[Dataset entries]
----------------------------------------
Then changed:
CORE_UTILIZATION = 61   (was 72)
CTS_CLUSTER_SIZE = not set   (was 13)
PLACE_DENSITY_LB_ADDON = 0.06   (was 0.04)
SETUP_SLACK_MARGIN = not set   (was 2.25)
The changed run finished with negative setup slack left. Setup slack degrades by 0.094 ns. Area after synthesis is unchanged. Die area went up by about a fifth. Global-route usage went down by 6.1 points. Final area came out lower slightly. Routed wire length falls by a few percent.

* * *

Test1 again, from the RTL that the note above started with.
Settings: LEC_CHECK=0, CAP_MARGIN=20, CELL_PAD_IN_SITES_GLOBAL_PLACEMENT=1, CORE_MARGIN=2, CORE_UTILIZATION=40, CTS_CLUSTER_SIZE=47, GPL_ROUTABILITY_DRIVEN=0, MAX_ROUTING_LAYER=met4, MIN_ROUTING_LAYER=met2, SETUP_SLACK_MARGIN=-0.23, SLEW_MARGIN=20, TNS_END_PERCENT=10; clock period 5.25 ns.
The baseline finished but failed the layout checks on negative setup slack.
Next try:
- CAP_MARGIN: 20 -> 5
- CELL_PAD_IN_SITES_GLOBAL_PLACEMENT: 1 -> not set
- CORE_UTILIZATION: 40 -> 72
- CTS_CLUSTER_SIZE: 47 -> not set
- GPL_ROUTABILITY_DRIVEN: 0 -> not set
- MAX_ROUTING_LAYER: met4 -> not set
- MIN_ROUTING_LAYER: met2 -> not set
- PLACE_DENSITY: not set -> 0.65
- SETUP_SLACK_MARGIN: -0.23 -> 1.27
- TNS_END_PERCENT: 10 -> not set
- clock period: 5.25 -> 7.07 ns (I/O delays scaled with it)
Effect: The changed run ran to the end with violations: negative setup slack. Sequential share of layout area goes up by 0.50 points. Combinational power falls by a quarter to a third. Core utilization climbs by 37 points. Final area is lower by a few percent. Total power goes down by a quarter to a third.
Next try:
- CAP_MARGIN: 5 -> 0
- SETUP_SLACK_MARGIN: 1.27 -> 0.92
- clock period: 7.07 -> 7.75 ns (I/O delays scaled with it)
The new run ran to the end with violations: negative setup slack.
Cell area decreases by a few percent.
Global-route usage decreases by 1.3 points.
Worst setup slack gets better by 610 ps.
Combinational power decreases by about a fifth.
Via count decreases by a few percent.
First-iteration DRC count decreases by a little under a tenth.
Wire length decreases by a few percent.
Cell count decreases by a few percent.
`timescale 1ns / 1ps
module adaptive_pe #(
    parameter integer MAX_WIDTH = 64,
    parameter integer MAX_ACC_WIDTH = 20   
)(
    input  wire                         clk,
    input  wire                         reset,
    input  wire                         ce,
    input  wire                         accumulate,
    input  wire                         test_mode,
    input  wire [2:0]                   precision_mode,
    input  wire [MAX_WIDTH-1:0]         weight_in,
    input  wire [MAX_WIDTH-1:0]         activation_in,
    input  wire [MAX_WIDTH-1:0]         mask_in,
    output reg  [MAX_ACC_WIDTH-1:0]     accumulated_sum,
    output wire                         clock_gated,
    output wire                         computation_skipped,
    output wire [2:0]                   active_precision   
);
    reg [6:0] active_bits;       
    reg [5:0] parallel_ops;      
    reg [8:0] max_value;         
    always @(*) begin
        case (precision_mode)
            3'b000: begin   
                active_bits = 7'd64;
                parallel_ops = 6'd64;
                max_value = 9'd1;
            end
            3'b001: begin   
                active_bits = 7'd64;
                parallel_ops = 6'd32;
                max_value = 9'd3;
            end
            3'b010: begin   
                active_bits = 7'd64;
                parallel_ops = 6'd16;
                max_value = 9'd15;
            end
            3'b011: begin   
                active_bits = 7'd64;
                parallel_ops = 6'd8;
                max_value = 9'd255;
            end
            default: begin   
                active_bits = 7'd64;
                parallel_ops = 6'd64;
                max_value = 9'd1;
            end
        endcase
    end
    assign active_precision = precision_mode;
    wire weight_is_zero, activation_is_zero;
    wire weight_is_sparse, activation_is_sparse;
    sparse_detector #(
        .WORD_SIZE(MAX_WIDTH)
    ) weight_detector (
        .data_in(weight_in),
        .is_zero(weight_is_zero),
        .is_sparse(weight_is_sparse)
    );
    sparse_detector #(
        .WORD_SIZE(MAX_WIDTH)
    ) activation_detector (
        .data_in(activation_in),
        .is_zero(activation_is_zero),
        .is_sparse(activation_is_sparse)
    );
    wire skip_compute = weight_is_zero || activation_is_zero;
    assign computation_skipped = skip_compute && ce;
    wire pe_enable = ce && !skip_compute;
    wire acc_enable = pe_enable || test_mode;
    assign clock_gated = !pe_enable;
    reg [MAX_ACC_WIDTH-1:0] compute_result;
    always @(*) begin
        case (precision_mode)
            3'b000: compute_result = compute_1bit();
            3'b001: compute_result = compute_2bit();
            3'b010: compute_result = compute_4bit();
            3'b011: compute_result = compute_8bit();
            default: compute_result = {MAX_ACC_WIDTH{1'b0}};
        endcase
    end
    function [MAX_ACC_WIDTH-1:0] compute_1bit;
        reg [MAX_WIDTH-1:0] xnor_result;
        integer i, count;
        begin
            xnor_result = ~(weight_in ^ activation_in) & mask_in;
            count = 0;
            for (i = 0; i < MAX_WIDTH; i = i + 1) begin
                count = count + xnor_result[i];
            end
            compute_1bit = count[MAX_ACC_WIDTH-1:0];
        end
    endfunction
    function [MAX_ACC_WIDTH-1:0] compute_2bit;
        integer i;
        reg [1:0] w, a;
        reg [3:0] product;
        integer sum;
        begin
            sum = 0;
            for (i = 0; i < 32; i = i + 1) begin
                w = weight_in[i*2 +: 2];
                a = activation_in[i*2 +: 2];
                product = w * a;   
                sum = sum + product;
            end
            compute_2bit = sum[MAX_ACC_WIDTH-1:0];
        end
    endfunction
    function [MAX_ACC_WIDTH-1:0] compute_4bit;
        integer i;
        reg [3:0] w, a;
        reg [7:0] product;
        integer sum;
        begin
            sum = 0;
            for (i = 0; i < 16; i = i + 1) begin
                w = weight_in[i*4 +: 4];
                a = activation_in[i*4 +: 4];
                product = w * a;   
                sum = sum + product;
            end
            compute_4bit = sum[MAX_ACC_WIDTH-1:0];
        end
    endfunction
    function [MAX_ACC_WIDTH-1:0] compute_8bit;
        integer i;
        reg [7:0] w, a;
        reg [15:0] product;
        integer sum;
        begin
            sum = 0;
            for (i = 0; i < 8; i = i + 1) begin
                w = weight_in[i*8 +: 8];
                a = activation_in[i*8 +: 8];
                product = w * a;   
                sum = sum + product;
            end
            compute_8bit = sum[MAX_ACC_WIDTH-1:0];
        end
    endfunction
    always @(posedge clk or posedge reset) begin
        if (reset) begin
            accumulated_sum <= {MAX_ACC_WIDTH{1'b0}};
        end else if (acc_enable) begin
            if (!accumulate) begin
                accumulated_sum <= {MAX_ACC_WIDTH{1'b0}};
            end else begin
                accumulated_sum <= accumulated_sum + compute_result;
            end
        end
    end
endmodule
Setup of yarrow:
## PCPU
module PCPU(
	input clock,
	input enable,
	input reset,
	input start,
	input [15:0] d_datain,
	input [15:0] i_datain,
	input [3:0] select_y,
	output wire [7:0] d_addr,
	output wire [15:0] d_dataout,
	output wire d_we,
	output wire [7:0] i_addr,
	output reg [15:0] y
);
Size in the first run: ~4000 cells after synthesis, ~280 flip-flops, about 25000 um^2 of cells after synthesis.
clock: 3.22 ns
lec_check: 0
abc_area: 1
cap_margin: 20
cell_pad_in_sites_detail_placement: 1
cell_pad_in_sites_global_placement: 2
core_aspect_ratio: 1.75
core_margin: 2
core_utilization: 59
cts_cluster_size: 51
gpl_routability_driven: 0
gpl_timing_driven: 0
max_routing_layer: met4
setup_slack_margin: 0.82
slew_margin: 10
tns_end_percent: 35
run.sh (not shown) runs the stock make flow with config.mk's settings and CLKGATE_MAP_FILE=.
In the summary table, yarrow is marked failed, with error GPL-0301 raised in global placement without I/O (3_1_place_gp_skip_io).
----------------------------------------
Going back over the entries above, copy word for word every line from the one that has "Combinational power decreases" on through the one that has "Wire length decreases by a few percent.".

Combinational power decreases by about a fifth.
Via count decreases by a few percent.
First-iteration DRC count decreases by a little under a tenth.
Wire length decreases by a few percent.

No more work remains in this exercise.